* EXERCISE AIM
Pick every line from the data below that contains the string "second" and copy it.

* Extracted records
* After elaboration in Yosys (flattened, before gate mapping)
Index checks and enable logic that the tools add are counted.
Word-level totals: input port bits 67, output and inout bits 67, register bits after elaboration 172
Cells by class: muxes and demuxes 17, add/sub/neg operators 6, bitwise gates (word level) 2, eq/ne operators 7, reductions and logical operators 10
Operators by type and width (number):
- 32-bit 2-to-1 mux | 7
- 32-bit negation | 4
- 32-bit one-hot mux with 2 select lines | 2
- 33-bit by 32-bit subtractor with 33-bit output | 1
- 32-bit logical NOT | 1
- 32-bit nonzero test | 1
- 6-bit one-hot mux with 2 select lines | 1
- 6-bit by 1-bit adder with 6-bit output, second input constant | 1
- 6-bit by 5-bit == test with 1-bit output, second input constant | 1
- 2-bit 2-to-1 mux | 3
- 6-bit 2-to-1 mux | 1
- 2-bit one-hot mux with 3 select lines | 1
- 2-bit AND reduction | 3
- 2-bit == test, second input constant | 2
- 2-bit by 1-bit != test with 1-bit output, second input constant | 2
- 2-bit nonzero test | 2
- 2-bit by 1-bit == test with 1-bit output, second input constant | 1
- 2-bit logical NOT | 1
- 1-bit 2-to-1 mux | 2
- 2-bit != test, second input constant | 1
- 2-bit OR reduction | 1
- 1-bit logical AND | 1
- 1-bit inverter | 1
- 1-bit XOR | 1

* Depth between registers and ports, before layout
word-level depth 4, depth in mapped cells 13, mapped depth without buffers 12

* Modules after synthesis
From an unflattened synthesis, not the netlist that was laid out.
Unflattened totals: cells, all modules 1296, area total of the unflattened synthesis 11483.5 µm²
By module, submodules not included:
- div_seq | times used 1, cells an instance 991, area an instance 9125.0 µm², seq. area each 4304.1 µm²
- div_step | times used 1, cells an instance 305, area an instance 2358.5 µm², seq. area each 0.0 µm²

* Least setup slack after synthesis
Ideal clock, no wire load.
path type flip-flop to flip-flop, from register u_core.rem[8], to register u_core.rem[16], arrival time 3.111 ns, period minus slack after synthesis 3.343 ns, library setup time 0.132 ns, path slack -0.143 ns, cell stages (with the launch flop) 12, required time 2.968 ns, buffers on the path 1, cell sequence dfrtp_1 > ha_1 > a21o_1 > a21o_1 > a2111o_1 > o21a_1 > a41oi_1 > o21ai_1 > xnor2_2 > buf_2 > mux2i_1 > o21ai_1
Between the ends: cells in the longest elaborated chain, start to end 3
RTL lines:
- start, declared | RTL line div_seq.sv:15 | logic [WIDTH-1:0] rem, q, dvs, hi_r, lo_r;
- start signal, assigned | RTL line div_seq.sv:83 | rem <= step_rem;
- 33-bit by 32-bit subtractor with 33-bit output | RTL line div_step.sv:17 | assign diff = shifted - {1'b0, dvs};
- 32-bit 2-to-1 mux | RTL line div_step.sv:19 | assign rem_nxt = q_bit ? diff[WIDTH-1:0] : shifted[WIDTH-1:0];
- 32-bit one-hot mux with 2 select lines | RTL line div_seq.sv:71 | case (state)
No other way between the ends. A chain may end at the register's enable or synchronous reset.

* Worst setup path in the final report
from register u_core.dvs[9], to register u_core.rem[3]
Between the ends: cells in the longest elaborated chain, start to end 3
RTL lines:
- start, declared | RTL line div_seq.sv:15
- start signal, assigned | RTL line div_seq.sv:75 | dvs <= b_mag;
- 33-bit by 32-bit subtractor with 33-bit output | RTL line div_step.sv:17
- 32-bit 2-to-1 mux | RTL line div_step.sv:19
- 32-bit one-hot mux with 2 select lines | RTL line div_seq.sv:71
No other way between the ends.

* PROBLEM SOLUTION
- 6-bit by 1-bit adder with 6-bit output, second input constant | 1
- 6-bit by 5-bit == test with 1-bit output, second input constant | 1
- 2-bit == test, second input constant | 2
- 2-bit by 1-bit != test with 1-bit output, second input constant | 2
- 2-bit by 1-bit == test with 1-bit output, second input constant | 1
- 2-bit != test, second input constant | 1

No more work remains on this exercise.